Sparklite is an action RPG from Red Blue Games. I played the PC version, but the game is also available on the Switch, Mac and PlayStation 4. Don’t let the gameplay loop fool you, Sparklite isn’t a roguelike. I made the mistake of thinking I was loading into a roguelike during my first few hours with the game and I was left confused and a little disappointed. When I figured out that Sparklite wasn’t meant to be a roguelike, it made much more sense…though I still ended up a little disappointed in the end.
The way Sparklite presents gameplay involves the protagonist, Ada, waking up/reviving in a town that is floating in the sky. After spending a little bit of time augmenting her abilities, Ada descends from the town and into a labyrinthine, continuously changing, world. While down on the ground, Ada can defeat enemies and collect treasure. When she dies she loses all limited-use items and is sent back to the city in the sky to spend whatever sparklite (the game’s currency) she found. When ready, Ada heads back down to the ground to repeat the process again.

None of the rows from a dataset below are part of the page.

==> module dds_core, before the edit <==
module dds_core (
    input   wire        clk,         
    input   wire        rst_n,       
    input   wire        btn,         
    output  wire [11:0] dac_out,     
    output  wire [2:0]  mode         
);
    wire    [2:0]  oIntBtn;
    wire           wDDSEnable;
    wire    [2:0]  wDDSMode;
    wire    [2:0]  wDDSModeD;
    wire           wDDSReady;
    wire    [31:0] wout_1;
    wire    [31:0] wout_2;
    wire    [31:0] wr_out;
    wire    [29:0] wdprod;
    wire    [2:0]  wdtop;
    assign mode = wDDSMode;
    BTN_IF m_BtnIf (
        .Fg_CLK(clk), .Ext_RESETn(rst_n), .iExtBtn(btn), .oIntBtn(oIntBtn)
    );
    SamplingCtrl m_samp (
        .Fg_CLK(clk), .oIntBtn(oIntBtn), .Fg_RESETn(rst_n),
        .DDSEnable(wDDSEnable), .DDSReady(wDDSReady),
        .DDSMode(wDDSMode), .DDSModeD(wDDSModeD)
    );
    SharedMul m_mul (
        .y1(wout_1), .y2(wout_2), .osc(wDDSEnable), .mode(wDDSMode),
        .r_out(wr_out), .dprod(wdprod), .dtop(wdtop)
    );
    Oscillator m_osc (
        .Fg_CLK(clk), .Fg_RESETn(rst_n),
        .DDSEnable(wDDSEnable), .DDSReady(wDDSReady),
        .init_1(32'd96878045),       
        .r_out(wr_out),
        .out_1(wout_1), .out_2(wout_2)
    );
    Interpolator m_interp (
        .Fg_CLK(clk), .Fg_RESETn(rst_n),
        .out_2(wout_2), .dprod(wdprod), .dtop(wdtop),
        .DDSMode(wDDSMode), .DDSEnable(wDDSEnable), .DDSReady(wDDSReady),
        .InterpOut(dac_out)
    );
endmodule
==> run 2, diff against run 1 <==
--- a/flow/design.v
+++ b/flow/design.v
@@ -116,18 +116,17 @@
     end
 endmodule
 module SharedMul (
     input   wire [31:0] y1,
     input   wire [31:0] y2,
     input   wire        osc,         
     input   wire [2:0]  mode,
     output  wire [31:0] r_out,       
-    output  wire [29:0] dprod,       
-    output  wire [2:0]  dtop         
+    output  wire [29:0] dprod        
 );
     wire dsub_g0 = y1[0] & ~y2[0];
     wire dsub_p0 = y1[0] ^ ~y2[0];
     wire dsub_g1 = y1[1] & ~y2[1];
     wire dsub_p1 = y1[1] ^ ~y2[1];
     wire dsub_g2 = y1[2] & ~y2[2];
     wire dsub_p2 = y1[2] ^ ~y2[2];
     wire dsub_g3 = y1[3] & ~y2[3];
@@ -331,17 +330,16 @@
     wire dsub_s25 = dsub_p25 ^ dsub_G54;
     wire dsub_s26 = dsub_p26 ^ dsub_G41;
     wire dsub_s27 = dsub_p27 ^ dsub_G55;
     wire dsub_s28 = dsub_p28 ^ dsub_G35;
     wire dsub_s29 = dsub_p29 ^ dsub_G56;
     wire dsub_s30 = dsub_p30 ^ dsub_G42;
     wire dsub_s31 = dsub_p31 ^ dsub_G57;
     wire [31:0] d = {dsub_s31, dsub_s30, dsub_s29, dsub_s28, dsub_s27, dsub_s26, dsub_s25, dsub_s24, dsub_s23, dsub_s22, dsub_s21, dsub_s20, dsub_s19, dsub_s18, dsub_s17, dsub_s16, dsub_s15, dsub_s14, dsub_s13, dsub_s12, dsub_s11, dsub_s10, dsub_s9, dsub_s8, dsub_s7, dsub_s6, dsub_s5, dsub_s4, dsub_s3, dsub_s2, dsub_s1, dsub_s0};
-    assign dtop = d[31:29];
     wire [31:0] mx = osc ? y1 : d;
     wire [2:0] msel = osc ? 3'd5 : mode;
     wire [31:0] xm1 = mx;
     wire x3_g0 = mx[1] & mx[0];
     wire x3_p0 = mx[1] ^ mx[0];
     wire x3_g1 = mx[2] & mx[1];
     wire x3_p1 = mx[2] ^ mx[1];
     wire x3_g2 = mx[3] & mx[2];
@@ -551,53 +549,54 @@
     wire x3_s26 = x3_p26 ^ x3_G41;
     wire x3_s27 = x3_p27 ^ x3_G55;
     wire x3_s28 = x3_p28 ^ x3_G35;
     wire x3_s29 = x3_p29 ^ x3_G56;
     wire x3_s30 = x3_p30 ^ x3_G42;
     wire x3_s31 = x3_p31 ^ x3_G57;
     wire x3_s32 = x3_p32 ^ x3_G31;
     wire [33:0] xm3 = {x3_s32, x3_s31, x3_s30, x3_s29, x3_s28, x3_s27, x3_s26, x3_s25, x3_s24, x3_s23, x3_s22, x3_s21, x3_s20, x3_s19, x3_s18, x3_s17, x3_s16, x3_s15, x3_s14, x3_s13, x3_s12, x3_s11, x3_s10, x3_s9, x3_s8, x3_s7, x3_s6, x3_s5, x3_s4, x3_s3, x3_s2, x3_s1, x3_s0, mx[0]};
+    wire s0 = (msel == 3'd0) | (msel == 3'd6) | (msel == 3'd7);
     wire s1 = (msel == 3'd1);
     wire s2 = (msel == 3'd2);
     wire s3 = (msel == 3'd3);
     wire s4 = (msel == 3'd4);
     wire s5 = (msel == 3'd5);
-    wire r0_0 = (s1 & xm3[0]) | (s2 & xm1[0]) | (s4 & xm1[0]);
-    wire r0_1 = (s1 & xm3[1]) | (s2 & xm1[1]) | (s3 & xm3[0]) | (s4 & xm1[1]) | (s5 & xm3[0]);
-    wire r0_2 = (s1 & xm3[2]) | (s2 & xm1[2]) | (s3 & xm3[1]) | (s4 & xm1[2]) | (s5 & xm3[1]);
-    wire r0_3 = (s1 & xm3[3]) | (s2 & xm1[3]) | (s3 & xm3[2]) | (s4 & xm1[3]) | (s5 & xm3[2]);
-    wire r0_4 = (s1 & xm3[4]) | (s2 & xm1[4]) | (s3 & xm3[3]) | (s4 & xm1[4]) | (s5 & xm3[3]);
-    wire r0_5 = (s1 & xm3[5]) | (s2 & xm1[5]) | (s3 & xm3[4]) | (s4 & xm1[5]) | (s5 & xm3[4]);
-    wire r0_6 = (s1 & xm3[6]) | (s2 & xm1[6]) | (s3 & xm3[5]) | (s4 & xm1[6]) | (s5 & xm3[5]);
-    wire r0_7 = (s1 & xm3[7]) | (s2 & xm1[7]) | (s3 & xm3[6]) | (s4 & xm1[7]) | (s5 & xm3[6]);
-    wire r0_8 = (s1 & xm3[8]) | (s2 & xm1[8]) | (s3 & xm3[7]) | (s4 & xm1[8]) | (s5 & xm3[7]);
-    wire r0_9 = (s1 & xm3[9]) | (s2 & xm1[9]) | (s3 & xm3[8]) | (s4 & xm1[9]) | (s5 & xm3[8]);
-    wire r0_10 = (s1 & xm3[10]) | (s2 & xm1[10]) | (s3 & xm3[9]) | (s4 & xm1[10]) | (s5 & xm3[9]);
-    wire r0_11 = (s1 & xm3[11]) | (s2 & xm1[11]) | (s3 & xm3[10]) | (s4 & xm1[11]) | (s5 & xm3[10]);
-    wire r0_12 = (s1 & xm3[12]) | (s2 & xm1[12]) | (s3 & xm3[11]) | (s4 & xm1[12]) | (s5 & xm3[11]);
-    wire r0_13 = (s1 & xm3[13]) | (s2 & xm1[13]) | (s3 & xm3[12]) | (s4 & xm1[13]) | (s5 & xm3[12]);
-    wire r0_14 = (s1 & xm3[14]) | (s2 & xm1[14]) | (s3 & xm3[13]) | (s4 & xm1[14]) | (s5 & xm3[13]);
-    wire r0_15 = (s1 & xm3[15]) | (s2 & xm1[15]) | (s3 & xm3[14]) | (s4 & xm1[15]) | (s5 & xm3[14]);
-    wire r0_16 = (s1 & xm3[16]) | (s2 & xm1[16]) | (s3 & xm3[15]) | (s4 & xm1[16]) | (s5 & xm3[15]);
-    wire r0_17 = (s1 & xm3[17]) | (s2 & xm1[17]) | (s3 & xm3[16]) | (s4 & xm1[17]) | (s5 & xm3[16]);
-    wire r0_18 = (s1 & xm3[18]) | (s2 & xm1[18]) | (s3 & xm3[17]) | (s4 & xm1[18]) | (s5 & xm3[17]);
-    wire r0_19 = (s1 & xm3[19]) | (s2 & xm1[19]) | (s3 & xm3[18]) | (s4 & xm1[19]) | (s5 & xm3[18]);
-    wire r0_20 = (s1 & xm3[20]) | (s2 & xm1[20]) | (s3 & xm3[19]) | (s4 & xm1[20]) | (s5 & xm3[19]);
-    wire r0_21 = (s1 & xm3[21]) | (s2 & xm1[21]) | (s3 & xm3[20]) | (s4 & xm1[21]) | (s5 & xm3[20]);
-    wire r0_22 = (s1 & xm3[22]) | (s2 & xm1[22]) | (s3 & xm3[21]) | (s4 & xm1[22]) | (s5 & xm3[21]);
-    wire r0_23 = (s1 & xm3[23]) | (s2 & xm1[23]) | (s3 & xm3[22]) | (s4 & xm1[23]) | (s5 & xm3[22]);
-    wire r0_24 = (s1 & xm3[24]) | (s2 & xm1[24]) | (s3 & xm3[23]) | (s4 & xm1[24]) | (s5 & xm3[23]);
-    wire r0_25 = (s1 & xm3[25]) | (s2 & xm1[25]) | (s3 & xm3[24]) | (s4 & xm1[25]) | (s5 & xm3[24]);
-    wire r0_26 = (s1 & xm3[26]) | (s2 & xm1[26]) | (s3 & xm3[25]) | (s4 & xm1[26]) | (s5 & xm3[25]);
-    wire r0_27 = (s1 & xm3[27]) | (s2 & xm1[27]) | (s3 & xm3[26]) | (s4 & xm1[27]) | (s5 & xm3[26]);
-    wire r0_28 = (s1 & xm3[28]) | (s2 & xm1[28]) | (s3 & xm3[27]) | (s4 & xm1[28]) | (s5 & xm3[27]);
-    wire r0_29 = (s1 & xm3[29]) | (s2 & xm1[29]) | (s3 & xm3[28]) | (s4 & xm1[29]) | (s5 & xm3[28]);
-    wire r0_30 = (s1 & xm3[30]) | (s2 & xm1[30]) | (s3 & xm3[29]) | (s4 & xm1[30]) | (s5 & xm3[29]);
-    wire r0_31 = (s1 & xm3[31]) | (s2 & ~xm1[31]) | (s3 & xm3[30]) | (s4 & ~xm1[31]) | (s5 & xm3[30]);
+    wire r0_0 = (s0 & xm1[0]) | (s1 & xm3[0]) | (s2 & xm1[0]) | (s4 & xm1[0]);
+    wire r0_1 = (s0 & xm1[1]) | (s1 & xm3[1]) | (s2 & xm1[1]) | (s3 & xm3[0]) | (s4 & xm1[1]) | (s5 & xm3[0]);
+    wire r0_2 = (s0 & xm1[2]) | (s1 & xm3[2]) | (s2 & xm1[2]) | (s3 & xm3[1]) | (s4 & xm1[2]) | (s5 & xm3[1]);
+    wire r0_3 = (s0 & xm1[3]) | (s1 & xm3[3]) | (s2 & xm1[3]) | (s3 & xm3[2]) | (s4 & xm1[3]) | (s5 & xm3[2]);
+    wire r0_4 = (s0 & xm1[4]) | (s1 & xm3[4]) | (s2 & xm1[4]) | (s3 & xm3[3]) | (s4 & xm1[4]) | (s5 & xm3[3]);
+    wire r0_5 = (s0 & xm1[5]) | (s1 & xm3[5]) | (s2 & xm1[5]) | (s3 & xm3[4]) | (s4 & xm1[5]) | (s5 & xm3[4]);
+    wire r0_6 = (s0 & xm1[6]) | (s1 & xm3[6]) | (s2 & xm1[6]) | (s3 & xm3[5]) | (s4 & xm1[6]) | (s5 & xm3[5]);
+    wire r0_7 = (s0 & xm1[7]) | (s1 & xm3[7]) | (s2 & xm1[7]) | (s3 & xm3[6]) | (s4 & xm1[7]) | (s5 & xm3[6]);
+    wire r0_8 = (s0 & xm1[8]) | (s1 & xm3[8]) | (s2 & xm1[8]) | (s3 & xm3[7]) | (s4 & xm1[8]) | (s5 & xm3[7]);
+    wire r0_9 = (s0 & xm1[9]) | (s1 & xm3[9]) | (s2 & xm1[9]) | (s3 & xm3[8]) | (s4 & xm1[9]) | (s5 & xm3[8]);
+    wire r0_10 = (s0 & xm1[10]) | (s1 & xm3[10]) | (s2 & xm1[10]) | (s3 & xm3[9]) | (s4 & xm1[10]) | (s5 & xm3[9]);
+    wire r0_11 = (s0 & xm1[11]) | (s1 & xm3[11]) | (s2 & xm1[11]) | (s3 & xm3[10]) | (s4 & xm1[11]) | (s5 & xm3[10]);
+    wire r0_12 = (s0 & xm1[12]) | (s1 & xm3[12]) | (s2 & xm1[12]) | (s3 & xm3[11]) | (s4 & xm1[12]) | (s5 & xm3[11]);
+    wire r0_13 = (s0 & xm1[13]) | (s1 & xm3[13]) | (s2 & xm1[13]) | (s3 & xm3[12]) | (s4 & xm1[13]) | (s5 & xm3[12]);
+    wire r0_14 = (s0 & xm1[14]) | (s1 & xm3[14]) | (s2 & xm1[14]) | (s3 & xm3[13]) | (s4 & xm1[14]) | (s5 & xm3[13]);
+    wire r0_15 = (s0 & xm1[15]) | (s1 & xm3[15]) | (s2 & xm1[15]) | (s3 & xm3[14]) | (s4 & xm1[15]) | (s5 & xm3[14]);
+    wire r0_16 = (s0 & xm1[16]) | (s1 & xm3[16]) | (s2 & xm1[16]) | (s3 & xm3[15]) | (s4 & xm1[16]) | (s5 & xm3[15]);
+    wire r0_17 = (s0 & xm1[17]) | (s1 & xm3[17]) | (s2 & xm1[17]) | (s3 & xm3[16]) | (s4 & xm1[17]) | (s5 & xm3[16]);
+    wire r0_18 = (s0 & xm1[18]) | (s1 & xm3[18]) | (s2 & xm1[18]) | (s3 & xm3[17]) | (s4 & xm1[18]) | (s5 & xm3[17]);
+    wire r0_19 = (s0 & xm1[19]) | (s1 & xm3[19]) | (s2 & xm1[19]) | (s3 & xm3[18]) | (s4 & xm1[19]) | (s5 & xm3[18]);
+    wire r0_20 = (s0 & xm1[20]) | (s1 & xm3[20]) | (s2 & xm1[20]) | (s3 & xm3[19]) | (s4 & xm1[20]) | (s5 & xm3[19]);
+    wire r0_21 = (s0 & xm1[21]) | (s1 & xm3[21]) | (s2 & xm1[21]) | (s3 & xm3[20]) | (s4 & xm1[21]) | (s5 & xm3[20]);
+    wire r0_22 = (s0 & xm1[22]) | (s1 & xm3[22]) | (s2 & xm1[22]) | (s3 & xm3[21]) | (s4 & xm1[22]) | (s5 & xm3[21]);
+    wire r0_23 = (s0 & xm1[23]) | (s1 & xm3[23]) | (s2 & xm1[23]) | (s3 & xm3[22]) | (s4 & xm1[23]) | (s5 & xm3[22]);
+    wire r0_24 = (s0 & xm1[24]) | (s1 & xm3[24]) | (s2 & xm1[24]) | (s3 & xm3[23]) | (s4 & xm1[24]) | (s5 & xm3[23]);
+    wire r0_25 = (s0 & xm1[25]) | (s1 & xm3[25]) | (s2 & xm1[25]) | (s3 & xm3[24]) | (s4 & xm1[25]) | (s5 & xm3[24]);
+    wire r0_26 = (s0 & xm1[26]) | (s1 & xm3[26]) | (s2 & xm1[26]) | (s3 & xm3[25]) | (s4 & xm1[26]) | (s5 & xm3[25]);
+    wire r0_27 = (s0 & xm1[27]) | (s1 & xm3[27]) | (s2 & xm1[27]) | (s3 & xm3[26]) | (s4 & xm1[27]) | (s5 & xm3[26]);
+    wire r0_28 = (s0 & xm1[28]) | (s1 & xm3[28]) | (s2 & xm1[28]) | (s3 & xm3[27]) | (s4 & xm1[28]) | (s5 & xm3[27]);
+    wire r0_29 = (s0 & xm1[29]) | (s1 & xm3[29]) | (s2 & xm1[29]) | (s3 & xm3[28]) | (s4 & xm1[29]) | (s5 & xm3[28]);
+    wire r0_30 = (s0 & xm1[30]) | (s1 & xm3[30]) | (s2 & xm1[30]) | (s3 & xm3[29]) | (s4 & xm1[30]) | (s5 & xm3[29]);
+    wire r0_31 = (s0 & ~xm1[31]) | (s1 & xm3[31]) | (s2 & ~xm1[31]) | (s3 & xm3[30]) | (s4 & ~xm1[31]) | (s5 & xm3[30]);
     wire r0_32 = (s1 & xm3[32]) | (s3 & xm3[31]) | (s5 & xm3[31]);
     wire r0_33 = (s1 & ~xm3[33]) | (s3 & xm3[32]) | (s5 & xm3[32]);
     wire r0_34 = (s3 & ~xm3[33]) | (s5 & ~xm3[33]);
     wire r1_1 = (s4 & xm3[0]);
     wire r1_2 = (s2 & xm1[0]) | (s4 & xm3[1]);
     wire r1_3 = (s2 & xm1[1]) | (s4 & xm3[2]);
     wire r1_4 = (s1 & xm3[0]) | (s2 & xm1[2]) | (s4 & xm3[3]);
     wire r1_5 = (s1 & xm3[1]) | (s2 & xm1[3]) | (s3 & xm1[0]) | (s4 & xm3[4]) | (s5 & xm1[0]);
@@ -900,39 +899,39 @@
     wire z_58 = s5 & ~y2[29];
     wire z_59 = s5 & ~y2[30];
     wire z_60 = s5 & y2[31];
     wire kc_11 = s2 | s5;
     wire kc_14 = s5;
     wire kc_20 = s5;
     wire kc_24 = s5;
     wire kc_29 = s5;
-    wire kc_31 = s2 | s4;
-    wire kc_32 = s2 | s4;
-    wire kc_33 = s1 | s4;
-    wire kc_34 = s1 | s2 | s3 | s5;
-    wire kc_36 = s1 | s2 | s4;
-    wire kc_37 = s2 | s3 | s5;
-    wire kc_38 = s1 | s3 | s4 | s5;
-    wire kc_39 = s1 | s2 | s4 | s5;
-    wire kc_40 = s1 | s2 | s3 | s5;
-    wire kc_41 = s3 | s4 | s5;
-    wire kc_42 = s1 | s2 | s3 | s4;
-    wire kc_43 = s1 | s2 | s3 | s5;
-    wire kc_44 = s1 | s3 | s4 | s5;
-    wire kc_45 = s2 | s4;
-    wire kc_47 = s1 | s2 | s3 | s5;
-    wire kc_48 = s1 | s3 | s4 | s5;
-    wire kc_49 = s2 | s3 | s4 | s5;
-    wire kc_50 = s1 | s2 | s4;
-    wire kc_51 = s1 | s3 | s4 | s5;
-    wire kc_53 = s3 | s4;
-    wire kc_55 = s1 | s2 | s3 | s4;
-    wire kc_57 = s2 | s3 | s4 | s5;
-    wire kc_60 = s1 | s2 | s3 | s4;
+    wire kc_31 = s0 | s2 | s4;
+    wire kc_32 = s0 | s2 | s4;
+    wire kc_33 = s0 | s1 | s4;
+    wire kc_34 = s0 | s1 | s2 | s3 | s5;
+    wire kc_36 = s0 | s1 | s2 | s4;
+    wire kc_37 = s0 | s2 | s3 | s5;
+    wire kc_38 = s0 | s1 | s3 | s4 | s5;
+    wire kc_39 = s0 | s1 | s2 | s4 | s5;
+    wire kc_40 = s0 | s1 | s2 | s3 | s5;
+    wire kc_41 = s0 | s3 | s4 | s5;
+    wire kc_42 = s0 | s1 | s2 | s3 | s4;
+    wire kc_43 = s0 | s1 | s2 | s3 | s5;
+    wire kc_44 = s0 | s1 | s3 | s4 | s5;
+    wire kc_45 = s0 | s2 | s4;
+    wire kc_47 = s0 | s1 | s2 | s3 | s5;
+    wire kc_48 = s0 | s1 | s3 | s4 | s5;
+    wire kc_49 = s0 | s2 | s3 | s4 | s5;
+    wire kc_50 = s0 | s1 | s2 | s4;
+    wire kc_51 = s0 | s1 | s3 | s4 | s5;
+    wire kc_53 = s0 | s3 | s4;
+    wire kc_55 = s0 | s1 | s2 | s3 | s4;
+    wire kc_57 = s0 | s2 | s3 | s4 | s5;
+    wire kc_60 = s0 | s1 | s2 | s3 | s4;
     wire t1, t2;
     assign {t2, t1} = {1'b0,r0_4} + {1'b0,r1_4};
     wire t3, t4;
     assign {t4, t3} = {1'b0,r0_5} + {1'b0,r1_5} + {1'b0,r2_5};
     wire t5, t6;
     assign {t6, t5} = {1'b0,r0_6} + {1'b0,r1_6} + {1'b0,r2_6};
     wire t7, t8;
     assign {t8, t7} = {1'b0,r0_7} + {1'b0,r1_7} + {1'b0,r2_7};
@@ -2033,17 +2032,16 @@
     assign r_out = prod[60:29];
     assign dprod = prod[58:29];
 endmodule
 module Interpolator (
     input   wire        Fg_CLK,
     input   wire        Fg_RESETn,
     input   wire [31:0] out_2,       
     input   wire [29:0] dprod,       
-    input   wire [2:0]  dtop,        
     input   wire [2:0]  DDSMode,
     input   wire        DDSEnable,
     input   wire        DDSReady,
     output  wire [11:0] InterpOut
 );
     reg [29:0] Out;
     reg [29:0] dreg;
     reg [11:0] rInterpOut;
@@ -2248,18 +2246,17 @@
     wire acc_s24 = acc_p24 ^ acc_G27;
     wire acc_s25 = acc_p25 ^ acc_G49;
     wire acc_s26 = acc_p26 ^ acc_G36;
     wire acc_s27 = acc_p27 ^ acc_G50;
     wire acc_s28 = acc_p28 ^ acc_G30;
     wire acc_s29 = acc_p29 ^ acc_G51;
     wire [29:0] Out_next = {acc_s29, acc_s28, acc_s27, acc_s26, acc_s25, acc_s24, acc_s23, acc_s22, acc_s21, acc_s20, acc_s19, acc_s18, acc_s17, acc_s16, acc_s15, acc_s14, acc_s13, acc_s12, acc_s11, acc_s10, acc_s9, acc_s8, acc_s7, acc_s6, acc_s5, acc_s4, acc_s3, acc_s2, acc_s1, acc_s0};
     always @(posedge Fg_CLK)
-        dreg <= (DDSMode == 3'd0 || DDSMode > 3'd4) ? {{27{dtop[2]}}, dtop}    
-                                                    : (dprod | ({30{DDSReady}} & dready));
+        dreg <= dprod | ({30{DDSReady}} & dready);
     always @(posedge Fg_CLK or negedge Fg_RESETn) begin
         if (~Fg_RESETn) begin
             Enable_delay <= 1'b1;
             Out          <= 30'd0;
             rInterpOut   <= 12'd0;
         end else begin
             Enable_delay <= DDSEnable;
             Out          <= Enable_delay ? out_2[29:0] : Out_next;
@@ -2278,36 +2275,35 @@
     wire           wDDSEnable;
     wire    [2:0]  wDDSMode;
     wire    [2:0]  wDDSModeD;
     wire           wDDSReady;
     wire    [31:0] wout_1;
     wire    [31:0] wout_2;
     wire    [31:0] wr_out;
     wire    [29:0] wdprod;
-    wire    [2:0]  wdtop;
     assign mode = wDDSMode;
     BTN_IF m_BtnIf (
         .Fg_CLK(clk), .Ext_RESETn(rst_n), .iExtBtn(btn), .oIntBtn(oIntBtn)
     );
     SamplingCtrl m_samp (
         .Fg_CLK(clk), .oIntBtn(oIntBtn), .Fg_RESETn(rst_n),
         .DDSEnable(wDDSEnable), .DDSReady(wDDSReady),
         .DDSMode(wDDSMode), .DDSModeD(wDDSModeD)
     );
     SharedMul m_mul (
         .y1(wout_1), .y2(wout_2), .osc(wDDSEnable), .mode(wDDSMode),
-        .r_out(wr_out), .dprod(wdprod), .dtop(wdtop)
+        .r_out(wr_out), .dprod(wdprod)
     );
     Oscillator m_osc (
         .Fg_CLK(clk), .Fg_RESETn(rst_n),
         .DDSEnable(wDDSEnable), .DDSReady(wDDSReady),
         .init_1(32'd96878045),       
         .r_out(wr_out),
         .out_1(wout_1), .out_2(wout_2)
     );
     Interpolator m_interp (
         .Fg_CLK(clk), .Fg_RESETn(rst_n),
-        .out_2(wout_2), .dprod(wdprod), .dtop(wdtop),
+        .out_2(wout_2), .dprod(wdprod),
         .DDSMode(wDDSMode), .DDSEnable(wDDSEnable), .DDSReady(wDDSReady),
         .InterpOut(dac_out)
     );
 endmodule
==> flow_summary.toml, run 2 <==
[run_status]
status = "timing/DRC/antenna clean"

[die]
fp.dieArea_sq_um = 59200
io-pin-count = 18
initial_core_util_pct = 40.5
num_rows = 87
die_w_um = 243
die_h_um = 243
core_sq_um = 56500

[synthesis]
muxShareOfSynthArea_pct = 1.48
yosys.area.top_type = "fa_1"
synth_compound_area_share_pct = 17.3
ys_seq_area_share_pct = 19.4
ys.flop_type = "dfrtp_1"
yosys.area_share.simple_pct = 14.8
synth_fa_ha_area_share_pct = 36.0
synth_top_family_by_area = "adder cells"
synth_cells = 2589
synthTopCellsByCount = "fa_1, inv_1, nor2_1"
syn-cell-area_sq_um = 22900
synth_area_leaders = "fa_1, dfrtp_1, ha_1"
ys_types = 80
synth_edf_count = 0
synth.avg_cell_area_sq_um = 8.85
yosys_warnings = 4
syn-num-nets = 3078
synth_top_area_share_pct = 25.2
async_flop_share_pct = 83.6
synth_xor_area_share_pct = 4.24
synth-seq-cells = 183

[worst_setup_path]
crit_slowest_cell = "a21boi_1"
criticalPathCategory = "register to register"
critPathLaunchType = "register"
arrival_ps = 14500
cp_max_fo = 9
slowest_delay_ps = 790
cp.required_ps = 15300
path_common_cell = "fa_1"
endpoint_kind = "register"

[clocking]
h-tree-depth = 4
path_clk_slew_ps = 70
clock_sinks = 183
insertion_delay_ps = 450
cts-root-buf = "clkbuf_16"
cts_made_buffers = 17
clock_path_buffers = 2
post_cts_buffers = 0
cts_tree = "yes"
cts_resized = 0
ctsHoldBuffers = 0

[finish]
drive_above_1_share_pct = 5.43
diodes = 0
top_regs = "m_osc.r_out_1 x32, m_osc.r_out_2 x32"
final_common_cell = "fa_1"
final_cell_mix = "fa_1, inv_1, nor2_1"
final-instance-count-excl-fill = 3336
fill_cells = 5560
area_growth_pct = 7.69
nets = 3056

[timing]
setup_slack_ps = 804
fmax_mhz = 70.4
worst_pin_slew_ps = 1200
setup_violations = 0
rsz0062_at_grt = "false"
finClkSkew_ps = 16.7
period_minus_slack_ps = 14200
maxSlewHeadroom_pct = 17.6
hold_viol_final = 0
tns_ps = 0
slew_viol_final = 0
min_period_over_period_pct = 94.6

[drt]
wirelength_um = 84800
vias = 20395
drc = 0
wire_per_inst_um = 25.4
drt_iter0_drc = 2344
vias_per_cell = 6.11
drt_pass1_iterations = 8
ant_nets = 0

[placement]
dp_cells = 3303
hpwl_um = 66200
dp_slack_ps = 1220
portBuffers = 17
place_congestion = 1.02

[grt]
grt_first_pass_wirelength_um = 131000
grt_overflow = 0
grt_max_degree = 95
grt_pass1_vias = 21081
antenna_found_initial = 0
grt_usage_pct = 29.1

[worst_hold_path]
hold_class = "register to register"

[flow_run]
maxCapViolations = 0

So, with that kind of gameplay loop you can see how I thought this was a roguelike at first.
Eventually I realized that the world wasn’t entirely randomly generated after noticing some specific areas appear in every run I made. The game told me early on that earthquakes change the world, so I figured that was their lore-friendly way of explaining randomly generated environments. It was more so the way the game was letting me know the world scrambles around a little bit each time I venture into it.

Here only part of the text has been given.